### Task requirements
Where a line holds the word "routed", copy that line from the data below.

Stored items
Background: an optimization exercise with open tools, aiming at small area, a short achievable clock period and few clock cycles. Do not read the settings as production practice.
At most, simulation tests tie the RTL to the original design; equivalence was not proved.
Power figures rest on the tool's default switching activity, not on a simulated workload.

Setup of west:
==> flow/design.v <==
module pvc_encoder (
    input  wire        clk,
    input  wire        rst,
    input  wire        in_valid,
    output reg         in_ready,
    input  wire [19:0] in_x,
    input  wire [19:0] in_last,
    input  wire [19:0] in_desc,
    input  wire        in_force,
    input  wire        in_eob,
    output reg         r_valid,
    output reg  [19:0] r_value,
    output reg         w_valid,
    input  wire        w_ready,
    output wire [19:0] w_data,
    output reg         w_last,
    output reg  [13:0] w_bits
);
    localparam integer T = 43;           
    localparam integer N = T + 24;       
    integer i;
    reg        v0, f0, e0;
    reg [19:0] x0, l0, d0;
    reg [11:0] sxl0;                      
    reg        sxc0;                      
    reg        v1, e1;
    reg [20:0] g1;                        
    reg [4:0]  s1;                        
    reg [4:0]  w1;                        
    reg [N-1:0] buffer;
    reg [6:0]   cnt;                      
    reg [2:0]   lastpos;                  
    reg         ok;                       
    reg [13:0]  bacc;                     
    reg         en0;                      
    wire en1 = !v1 || ok;                 
    wire ins = v1 && ok;
    always @(posedge clk) begin
        if (en0) begin
            x0 <= in_x;
            l0 <= in_last;
            d0 <= in_desc;
            f0 <= in_force;
            e0 <= in_eob;
            {sxc0, sxl0} <= {1'b0, in_x[11:0]} + {1'b0, ~in_last[11:0]} + 13'd1;
        end
    end
    wire [2:0]  mode  = d0[19:17];
    wire        sg    = d0[16];
    wire [3:0]  q     = d0[15:12];
    wire [11:0] dband = d0[11:0];
    wire m_ex = (mode == 3'd0);
    wire m_dl = (mode == 3'd1);
    wire m_bd = (mode == 3'd2);
    wire m_db = (mode == 3'd3);
    wire m_bb = !(m_ex | m_dl | m_bd | m_db);
    wire [11:0] qmask = ~(12'hfff << q);
    wire [11:0] half  = qmask & ~{1'b0, qmask[11:1]};
    reg [15:0] rbv, lsbv, stkv, all1v;
    always @* begin
        for (i = 0; i < 16; i = i + 1) begin
            rbv[i]   = (i >= 1 && i <= 12) ? x0[(i >= 1) ? i - 1 : 0] : 1'b0;
            lsbv[i]  = (i <= 12) ? x0[i] : 1'b0;
            stkv[i]  = (i >= 2 && i <= 12) ? |(x0[11:0] & ((12'd1 << ((i >= 1) ? i - 1 : 0)) - 12'd1)) : 1'b0;
            all1v[i] = (i <= 12) ? &(x0[18:0] | ((19'd1 << i) - 19'd1)) : 1'b0;
        end
    end
    wire [19:0] xo   = x0 | {8'd0, qmask};
    wire        rb   = rbv[q];
    wire        lsb  = lsbv[q];
    wire        stk  = stkv[q];
    wire        up   = rb & (stk | lsb);
    wire        clampblk = all1v[q] & (sg ? ~x0[19] : x0[19]);
    wire        up2  = up & ~clampblk;
    wire [19:0] inc  = xo + 20'd1;
    wire [19:0] vp   = up2 ? inc : (x0 & ~{8'd0, qmask});
    wire [8:0]  shi  = {sg & x0[19], x0[19:12]} + ~{sg & l0[19], l0[19:12]} + {8'd0, sxc0};
    wire [8:0]  ship = shi + 9'd1;
    wire [8:0]  shim = shi - 9'd1;
    wire [20:0] sx0  = {shi, sxl0};
    wire [11:0] xnl  = ~x0[11:0];
    wire [12:0] svul = {1'b0, sxl0} + {1'b0, qmask & xnl} + 13'd1;
    wire [12:0] svdl = {1'b0, sxl0} + {1'b0, xnl | ~qmask} + 13'd1;
    wire [20:0] svu  = {svul[12] ? ship : shi, svul[11:0]};
    wire [20:0] svd  = {svdl[12] ? shi : shim, svdl[11:0]};
    wire [20:0] sv   = up2 ? svu : svd;
    wire [20:0] s    = m_bb ? sv : sx0;
    wire [19:0] dlt  = sx0[19:0];
    wire        sneg   = s[20];
    wire        gt_pos = (s[11:0] > dband);
    wire        ge_neg = (~s[11:0] >= dband);
    wire        p_pos  = (|s[19:12]) | gt_pos;
    wire        p_neg  = ~(&s[19:12]) | ge_neg;
    wire        pass   = f0 | (sneg ? p_neg : p_pos);
    wire [19:0] dmag = dlt ^ {20{dlt[19]}};
    reg  [4:0]  n;
    always @* begin
        n = 5'd1;
        for (i = 0; i < 19; i = i + 1)
            if (dmag[i]) n = i[4:0] + 5'd2;
    end
    wire        dsmall = (dmag[18:14] == 5'd0);
    reg  [14:0] dmask;
    always @* begin
        dmask[0] = 1'b1;
        for (i = 1; i < 15; i = i + 1)
            dmask[i] = |(dmag[13:0] >> (i - 1));
    end
    reg [20:0] g;
    reg [4:0]  sa;
    reg [4:0]  w;
    always @* begin
        g = {1'b0, x0}; sa = 5'd12; w = 5'd20;
        if (m_dl) begin
            if (dsmall) begin
                g = {1'b0, dlt & {5'd0, dmask}, n[3:0]};
                w = n + 5'd4;
            end else begin
                sa = 5'd16;                   
                w = 5'd24;
            end
        end else if (m_bd) begin
            g = {1'b0, vp}; sa = 5'd12 - {1'b0, q}; w = 5'd20 - {1'b0, q};
        end else if (m_db) begin
            g = pass ? {x0, 1'b1} : 21'd0;
            w = pass ? 5'd21 : 5'd1;
        end else if (m_bb) begin
            g = pass ? {1'b0, vp | {8'd0, half}} : 21'd0;
            sa = 5'd13 - {1'b0, q};
            w = pass ? (5'd21 - {1'b0, q}) : 5'd1;
        end
    end
    wire [19:0] r = ((m_db | m_bb) & !pass) ? l0 : ((m_bd | m_bb) ? vp : x0);
    always @(posedge clk) begin
        r_value <= r;
        if (en1) begin
            g1 <= g;
            s1 <= sa;
            w1 <= w;
            e1 <= e0;
        end
    end
    wire [6:0]    sh    = cnt + {2'd0, s1};
    wire [20:0]   g1g   = g1 & {21{ins}};
    wire [N+32:0] big   = {{N{1'b0}}, g1g, 12'd0} << sh;
    wire [N-1:0]  insv  = big[N+23:24];
    wire          emit  = w_valid && w_ready;
    wire [N-1:0]  b1    = buffer | insv;
    wire [N-1:0]  bnext = emit ? {20'd0, b1[N-1:20]} : b1;
    wire [6:0]    csum  = cnt + {2'd0, w1};
    wire [2:0]    cw    = (csum > 7'd60) ? 3'd4 : (csum > 7'd40) ? 3'd3 :
                          (csum > 7'd20) ? 3'd2 : 3'd1;
    wire [6:0]    cround = (csum > 7'd60) ? 7'd80 : (csum > 7'd40) ? 7'd60 :
                           (csum > 7'd20) ? 7'd40 : 7'd20;
    wire          eins  = ins && e1;
    wire [6:0]    c1    = ins ? (e1 ? cround : csum) : cnt;
    wire [2:0]    lp1   = eins ? cw : lastpos;
    wire [6:0]    cnext = emit ? c1 - 7'd20 : c1;
    wire [2:0]    lpnext = (emit && lp1 != 3'd0) ? lp1 - 3'd1 : lp1;
    wire          v1next = en1 ? v0 : v1;
    wire          e1next = en1 ? e0 : e1;
    wire [6:0]    c1e   = c1 - 7'd20;
    wire [2:0]    lp1e  = (lp1 != 3'd0) ? lp1 - 3'd1 : 3'd0;
    wire          ok_n  = (c1 <= T) && !(e1next && (lp1 != 3'd0));
    wire          ok_e  = (c1e <= T) && !(e1next && (lp1e != 3'd0));
    wire          oknext = emit ? ok_e : ok_n;
    wire          v0next = in_ready ? in_valid : v0;
    assign w_data = buffer[19:0];
    wire [13:0]   bsum  = bacc + {9'd0, w1};
    always @(posedge clk) begin
        if (eins)
            w_bits <= bsum;
    end
    always @(posedge clk) begin
        if (rst) begin
            v0       <= 1'b0;
            v1       <= 1'b0;
            in_ready <= 1'b0;
            en0      <= 1'b1;
            ok       <= 1'b1;
            buffer   <= {N{1'b0}};
            cnt      <= 7'd0;
            lastpos  <= 3'd0;
            w_valid  <= 1'b0;
            w_last   <= 1'b0;
            bacc     <= 14'd0;
            r_valid  <= 1'b0;
        end else begin
            v0       <= v0next;
            v1       <= v1next;
            ok       <= oknext;
            in_ready <= !v0next || !v1next || oknext;
            en0      <= !(v0next && v1next && !oknext);
            r_valid  <= v0 && en1;
            buffer   <= bnext;
            cnt      <= cnext;
            lastpos  <= lpnext;
            w_valid  <= emit ? (c1e >= 7'd20) : (c1 >= 7'd20);
            w_last   <= emit ? (lp1e == 3'd1) : (lp1 == 3'd1);
            if (ins)
                bacc <= e1 ? 14'd0 : bsum;
        end
    end
endmodule
Settings: LEC_CHECK=0, ABC_AREA=1, CAP_MARGIN=20, CORE_MARGIN=2, CORE_UTILIZATION=40, SLEW_MARGIN=20; clock period 18.0 ns.
standard.sh (not shown) runs the stock make flow with config.mk's settings and CLKGATE_MAP_FILE= SYNTH_SCRIPT=/design/flow/synth_recipe.tcl, a recipe that flattens the netlist after the stock synthesis.
==> flow/flow/run.sh <==
#!/bin/bash
# Standard ORFS layout; setup repair aims below the clock period (the SDC is
# unchanged, only repair_timing's margin). Extra make settings: flow/knobs.txt.
set -euo pipefail
cd "$(dirname "$0")/.."
KNOBS=$(cat flow/knobs.txt)
bash standard.sh synth > synth.log 2>&1
bash standard.sh $KNOBS finish > layout.log 2>&1
==> flow/flow/knobs.txt <==
SETUP_SLACK_MARGIN=12.5
Input-level comparison between south and west:
# west
export LEC_CHECK = 0
export ABC_AREA = 1
export CAP_MARGIN = 20
export CORE_MARGIN = 2
export CORE_UTILIZATION = 40
export SLEW_MARGIN = 20
create_clock -name core_clock -period 18.0 [get_ports {clk}]
# south
export LEC_CHECK = 0
export ABC_AREA = 1
export CAP_MARGIN = 20
export CORE_MARGIN = 2
export CORE_UTILIZATION = 40
export CTS_BUF_LIST = sky130_fd_sc_hd__clkbuf_8
export CTS_CLUSTER_SIZE = 30
export SLEW_MARGIN = 20
create_clock -name core_clock -period 18.0 [get_ports {clk}]
==> flow/flow/run.sh <==
#!/bin/bash
# Standard ORFS layout; setup repair aims below the clock period (the SDC is
# unchanged, only repair_timing's margin). Extra make settings, one per line,
# come from flow/knobs.txt.
set -euo pipefail
cd "$(dirname "$0")/.."
mapfile -t KNOBS < flow/knobs.txt
bash standard.sh synth > synth.log 2>&1
bash standard.sh "${KNOBS[@]}" finish > layout.log 2>&1
==> flow/flow/knobs.txt <==
SETUP_SLACK_MARGIN=12.5
BUFFER_PORTS_ARGS=-buffer_cell sky130_fd_sc_hd__buf_2
Results
Per the comparison of south with west, count of vias placed by the detailed router held; share of total power in combinational logic went down 0.5 points. In the reports for west and south, the larger synthesis-to-layout area growth belongs to west.
No run of this note included a check of the RTL's function; only the layout flow was run.

Setup of job 4005:
Another version of the RTL of pvc_encoder (not shown whole).
Size: roughly 2700 cells after synthesis, about 250 flip-flops, about 0.018 mm^2 of cells after synthesis.
==> flow/config.mk <==
export PLATFORM = sky130hd
export DESIGN_NAME = pvc_encoder
export DESIGN_NICKNAME = pvc_encoder
export VERILOG_FILES = /design/flow/design.v
export SDC_FILE = /design/flow/constraint.sdc
export NUM_CORES = 4
export LEC_CHECK = 0
export ABC_AREA = 1
export CAP_MARGIN = 20
export CORE_MARGIN = 2
export CORE_UTILIZATION = 40
export SLEW_MARGIN = 20
==> flow/constraint.sdc <==
create_clock -name core_clock -period 18.0 [get_ports {clk}]
set_input_delay 3.6000 -clock core_clock [delete_from_list [all_inputs] [get_ports {clk}]]
set_output_delay 3.6000 -clock core_clock [all_outputs]
set_load 0.01 [all_outputs]
==> flow/flow/run.sh <==
#!/bin/bash
# Standard ORFS layout, with setup repair aiming well below the clock period
# (the constraints are unchanged; only the repair target is tighter).
set -euo pipefail
cd "$(dirname "$0")/.."
MARGIN=$(cat flow/margin.txt)
bash standard.sh synth > synth.log 2>&1
bash standard.sh SETUP_SLACK_MARGIN=$MARGIN finish > layout.log 2>&1
==> flow/flow/margin.txt <==
13.2
Job 4005 ran to completion and came out clean on the timing, design-rule and antenna checks.
Testbench counts of job 4005, summed over its fixed seeds: cycles 33,907.
Inputs modified between job 4005 and job 5635:
==> flow/flow/run.sh <==
#!/bin/bash
# Standard ORFS layout; setup repair aims below the clock period (the SDC is
# unchanged, only repair_timing's margin). Extra make settings, one per line,
# come from flow/knobs.txt.
set -euo pipefail
cd "$(dirname "$0")/.."
mapfile -t KNOBS < flow/knobs.txt
bash standard.sh synth > synth.log 2>&1
bash standard.sh "${KNOBS[@]}" finish > layout.log 2>&1
==> flow/flow/knobs.txt (new file) <==
SETUP_SLACK_MARGIN=12.5
BUFFER_PORTS_ARGS=-buffer_cell sky130_fd_sc_hd__buf_2
removed: flow/flow/margin.txt
==> comparison <==
- Number of buffers added for setup after CTS in job 5635 is 69% below job 4005.
- Worst setup slack after layout was higher in job 4005 than in job 5635.
- Area taken by flip-flops and latches across job 4005 and job 5635: no real change.
- Job 5635 vs job 4005 — length of routed met3 wiring dropped by more than 10%
- On layout-stage area growth over the synthesis result, the higher figure sits with job 4005, not job 5635.
Here is what was changed in the inputs of job 1547 compared with job 5635.
==> flow/flow/run.sh <==
#!/bin/bash
# Standard ORFS layout, with setup repair aiming well below the clock period
# (the constraints are unchanged; only the repair target is tighter).
set -euo pipefail
cd "$(dirname "$0")/.."
MARGIN=$(cat flow/margin.txt)
bash standard.sh synth > synth.log 2>&1
bash standard.sh SETUP_SLACK_MARGIN=$MARGIN finish > layout.log 2>&1
==> flow/flow/margin.txt (new file) <==
12.5
removed: flow/flow/knobs.txt
Findings:
The leftover overflow at the end of global routing of job 1547 and that of job 5635 are within noise of each other.
Compared job 1547 vs job 5635, and cell area after placement is up in job 1547.
Going from job 5635 to job 1547, non-clock buffer count shrinks by 2.6%.
| maximum clock frequency | job 1547 vs job 5635 | better |
Taking job 5635 as the reference, in job 1547 sequential share of layout area now smaller, areal power density over the cells went down.
Worst setup slack in job 1547 is 0.079 ns higher than in job 5635
Taking job 5635 as the reference point, the utilization of job 1547 rises by 0.97 points.
What job 7011 does differently from job 1547 at the input level:
==> flow/flow/run.sh <==
#!/bin/bash
# Standard ORFS layout; setup repair aims below the clock period (the SDC is
# unchanged, only repair_timing's margin). Extra make settings: flow/knobs.txt.
set -euo pipefail
cd "$(dirname "$0")/.."
KNOBS=$(cat flow/knobs.txt)
bash standard.sh synth > synth.log 2>&1
bash standard.sh $KNOBS finish > layout.log 2>&1
==> flow/flow/knobs.txt (new file) <==
SETUP_SLACK_MARGIN=12.5 TNS_END_PERCENT=5
removed: flow/flow/margin.txt
Notes after the runs:
[compare] base=job 1547 new=job 7011: total power draw picked up an extra 0.92%, least setup slack across all paths after layout lost 0.081 ns.
Where wire length of the first global-routing pass is concerned, job 1547 is outperformed by job 7011.
Delta (job 7011 minus job 1547): cell count after placement held, width of the die held, share of total power in sequential cells went down 0.2 points.
Job 7011 vs. job 1547: full die area held steady, global-route usage over all layers held steady, buffer share of cell area grew by 0.32 points.
Comparing the two runs side by side, job 7011 comes out behind job 1547 on power of the clock network.

pvc_encoder, a different RTL version from the one above (not shown whole).
For scale: ~240 flip-flops, about 120 I/O pins, ~0.017 mm2 of cells after synthesis.
Settings: LEC_CHECK=0, ABC_AREA=1, CAP_MARGIN=20, CORE_MARGIN=2, CORE_UTILIZATION=40, SLEW_MARGIN=20; clock period 18.0 ns.
==> flow/flow/run.sh <==
#!/bin/bash
# ORFS layout through the standard.sh. The synthesis keeps the standard
# register inference and only maps the logic differently (settings in
# flow/synth_knobs.txt, one per line); setup repair then aims below the clock
# period (flow/knobs.txt). The SDC is unchanged.
set -euo pipefail
cd "$(dirname "$0")/.."
mapfile -t SKNOBS < flow/synth_knobs.txt
mapfile -t KNOBS < flow/knobs.txt
bash standard.sh "${SKNOBS[@]}" synth > synth.log 2>&1
bash standard.sh "${KNOBS[@]}" finish > layout.log 2>&1
==> flow/flow/knobs.txt <==
SETUP_SLACK_MARGIN=13.4
BUFFER_PORTS_ARGS=-buffer_cell sky130_fd_sc_hd__buf_2
CTS_ARGS=-sink_clustering_enable -repair_clock_nets -sink_clustering_size 20 -sink_clustering_max_diameter 80 -buf_list sky130_fd_sc_hd__clkbuf_16 -dont_use_dummy_load
==> flow/flow/synth_knobs.txt <==
ADDER_MAP_FILE=
SYNTH_OPERATIONS_ARGS=-noshare
The first run completed with no timing, DRC or antenna violations.
Testbench counts at the start, summed over its fixed seeds: cycles 33,907.
Change:
==> flow/flow/knobs.txt (replaced) <==
SETUP_SLACK_MARGIN=13.2
BUFFER_PORTS_ARGS=-buffer_cell sky130_fd_sc_hd__buf_2
CTS_ARGS=-sink_clustering_enable -repair_clock_nets -sink_clustering_size 20 -sink_clustering_max_diameter 80 -buf_list sky130_fd_sc_hd__clkbuf_16 -dont_use_dummy_load
After rerunning:
- worst hold slack loses 0.0032 ns
- final area falls by 2.3%
- clock power is lower by about 1%
- power falls by about 3%

[separate check: timing with driven ports]
The flow's constraints put no driver on any port. The routed layouts listed below were extracted and timed again, unchanged, in two steps.
Step 1, drivers: a clkbuf_16 drives clk and a buf_2 each remaining input, both assumed.
Step 2 moves the port delays by t, midway between the first and last clock arrival at a register: inputs arrive t later, outputs are due t later. That takes back most of the time a late clock gives input paths.
a / b / c = ideal ports / drivers / drivers and shift; a / b = the first two.
run	t, ns	setup WS [ns]	worst hold slack (ns)	worst setup path after step 2	latest minus earliest clock arrival (ns)
west	0.624	12.046 / 12.046 / 12.001	0.458 / 0.458 / 0.458	input to register	0.015 / 0.014
south	0.683	12.313 / 12.313 / 12.072	0.457 / 0.457 / 0.457	input to register	0.035 / 0.035
job 4005	0.651	12.566 / 12.574 / 11.924	0.442 / 0.442 / 0.442	input to register	0.021 / 0.021
job 5635	0.603	12.387 / 12.396 / 11.793	0.440 / 0.440 / 0.440	input to register	0.021 / 0.020
job 1547	0.642	12.466 / 12.472 / 11.830	0.433 / 0.433 / 0.433	input to register	0.031 / 0.030
job 7011	0.645	12.385 / 12.410 / 11.765	0.442 / 0.442 / 0.442	input to register	0.025 / 0.025
the first run of note 3	0.581	13.322 / 13.267 / 12.900	0.469 / 0.469 / 0.469	input to register	0.073 / 0.073
the second run of note 3	0.572	13.275 / 13.222 / 12.759	0.465 / 0.465 / 0.465	input to register	0.072 / 0.071
After both steps every run listed still meets setup and hold. The setup slack of job 4005, which loses most, moves by +0.008 ns with the drivers and by -0.642 ns with both steps.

### Solution to this exercise
- Job 5635 vs job 4005 — length of routed met3 wiring dropped by more than 10%
The flow's constraints put no driver on any port. The routed layouts listed below were extracted and timed again, unchanged, in two steps.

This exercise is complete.